Bochumer Stadt- & Studierenden Zeitung
30. Juli 2003 • Nr. 607
Wöchentlich erscheinende Zeitung des AStA der RUB

Verhaftet diese Comicfigur
Emily auf der Anklagebank?

Die Bochumer Staatsanwaltschaft hat ein bemerkenswertes Dokument vorgelegt: In einer Anklageschrift gegen den Verantwortlichen der Bochumer News-Site "www.bo-alternativ.de" wird ein letzter verzweifelter Versuch gestartet, den erfolgreichen Widerstand gegen die Nazi-Demo am 22. Februar 2003 zu kriminalisieren. Die Staatsanwaltschaft entblödet sich dabei nicht, gleich eine besonders große Keule auszupacken: "Zur Begehung gefährlicher Körperverletzungen" soll der Beschuldigte aufgerufen haben.
Was war tatsächlich passiert? Auf www.bo-alternativ.de wurde ein Plakat veröffentlicht, mit dem die Bochumer Antifa-Gruppen zu einer von den Bochumer Grünen angemeldeten Gegendemonstration zum Nazi-Aufmarsch am 22. Februar mobilisierten. Auf dem Plakat ist die Kinder-Comic- Figur Emily mit einer Fletsche zu sehen.
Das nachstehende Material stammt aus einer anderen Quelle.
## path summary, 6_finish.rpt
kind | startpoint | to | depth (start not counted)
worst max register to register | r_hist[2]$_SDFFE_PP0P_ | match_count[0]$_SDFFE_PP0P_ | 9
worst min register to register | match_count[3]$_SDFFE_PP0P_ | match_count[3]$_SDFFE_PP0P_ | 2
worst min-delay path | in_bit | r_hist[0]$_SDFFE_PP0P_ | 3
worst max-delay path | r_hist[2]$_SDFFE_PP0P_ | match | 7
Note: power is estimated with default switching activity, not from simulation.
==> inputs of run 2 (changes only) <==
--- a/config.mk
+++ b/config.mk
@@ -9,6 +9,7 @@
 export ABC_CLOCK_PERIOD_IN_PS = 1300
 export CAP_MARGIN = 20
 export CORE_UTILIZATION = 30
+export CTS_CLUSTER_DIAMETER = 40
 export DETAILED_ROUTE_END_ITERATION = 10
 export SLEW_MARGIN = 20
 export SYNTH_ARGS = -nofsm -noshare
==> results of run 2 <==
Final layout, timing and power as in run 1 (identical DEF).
$ cat config.mk
export PLATFORM = sky130hd
export DESIGN_NAME = jtframe_cen_ratio_meter
export DESIGN_NICKNAME = d
export VERILOG_FILES = /design/src/rtl/jtframe_cen_ratio_meter_pkg.sv /design/src/rtl/jtframe_cen_ratio_meter_gap_tracker.sv /design/src/rtl/jtframe_cen_ratio_meter.sv
export SDC_FILE = /design/constraint.sdc
export NUM_CORES = 1
export LEC_CHECK = 0
export ABC_AREA = 1
export ABC_CLOCK_PERIOD_IN_PS = 2400
export CORE_UTILIZATION = 48
export CTS_BUF_LIST = sky130_fd_sc_hd__clkbuf_8
export CTS_CLUSTER_SIZE = 28
export DETAILED_ROUTE_END_ITERATION = 7
export GPL_ROUTABILITY_DRIVEN = 0
export PLACE_DENSITY_LB_ADDON = 0.2
export SETUP_SLACK_MARGIN = 0.2
export SYNTH_ARGS = -nofsm -noshare
export SYNTH_HDL_FRONTEND = slang
export SYNTH_SLANG_ARGS = --single-unit
export TNS_END_PERCENT = 100
$ cat constraint.sdc
create_clock -name clk -period 2.4 [get_ports clk]
set_input_delay 0.36 -clock clk [delete_from_list [all_inputs] [get_ports clk]]
set_output_delay 0.36 -clock clk [all_outputs]
set_load 0.02 [all_outputs]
Hieraus und aus der Überschrift "Naziaufmarsch am 22. Februar in Bochum verhindern!" konstruiert Staatsanwalt Petlalski in seiner Sprache und Phantasie einen "Aufruf, die nicht verbotene Versammlung von Rechtsextremisten durch die Vornahme oder Androhung von Gewalttätigkeiten zu verhindern oder sonst ihre Durchführung zu vereiteln und stellt sich gleichzeitig als Aufruf an die Teilnehmer der so genannten Gegendemonstrationen dar, bei der öffentlichen Versammlung Gegenstände, die ihrer Art nach zur Verletzung von Personen oder Beschädigung von Sachen geeignet und bestimmt sind, ohne behördliche Ermächtigung mit sich zu führen und diese zur Begehung von Vergehen der gefährlichen Körperverletzung einzusetzen."
Andere StaatsanwältInnen, Richter- Innen und RechtsanwältInnen halten diese Anklagekonstruktion je nach Standpunkt für lächerlich oder peinlich. Dennoch muss dieser Vorgang ernstgenommen werden. Im vergangenen Jahr ist die Anmelderin einer Antifa- Demonstration in Bochum auf Grund von sehr zweifelhaften Polizeiaussagen verurteilt worden. Sie soll dabei "nur" zur Vermummung aufgerufen haben. Gleichzeitig muss bedacht werden, dass die Ereignisse am 22. Februar für das etablierte Bochum und insbesondere für den Polizeipräsidenten eine erhebliche Schlappe darstellten. Während Parteien, Kirchen und Gewerkschaften auf dem Dr.-Ruer-Platz mit ihrer Protestkundgebung nur einige hundert TeilnehmerInnen anlockten, folgten mehre tausend DemonstrantInnen dem Aufruf, den Nazi-Aufmarsch zu verhindern.

Horrorvisionen?
Genau hiervor hatte aber Polizeipräsident Wenner unablässig gewarnt und immer wieder Horrorvisionen von gewaltbereiten GegendemonstratInnen verbreitet. Die Kriminalisierung des Protestes scheiterte aber völlig. Kaum jemand hörte auf den Polizeipräsidenten und ließ sich von der Teilnahme abschrecken. Die Antifa-Demonstration verlief völlig friedlich. Vor diesem Hintergrund muss die Anklage als ziemlich willkürliche nachträgliche Kriminalisierung begriffen werden. Der Staatsanwalt selbst bezeichnet www.bo-alternativ.de als "ein Informationsforum der so genannten links-alternativen Szene in Bochum". Wäre dies ein Informationsforum der Szene, wenn es ein Antifa-Plakat nicht veröffentlichen würde? Es geht bei dieser Anklage auch um einen Angriff auf die verbliebene Pressefreiheit. In einem anderen politischen Prozess gegen www.boalternativ. de hatte der Vertreter der politischen Polizei (die so genannte Abteilung Staatsschutz) dieses Internetangebot als einzigartig in Deutschland bezeichnet: "Alle KollegInnen in ganz Deutschland beneiden uns, dass wir immer so gut über die Szene informiert sind." Damals befürchtete die Redaktion von www.bo-alternativ.de, ein intelligenter Mensch sei zur politischen Polizei in Bochum gekommen und würde sie nun mit Lob verfolgen. Mit der erneuten Anklageschrift wurde diese Befürchtung aber zerstreut. Staatsschutz und Staatsanwaltschaft arbeiten weiterhin mit der gewohnten primitiven Kriminalisierung.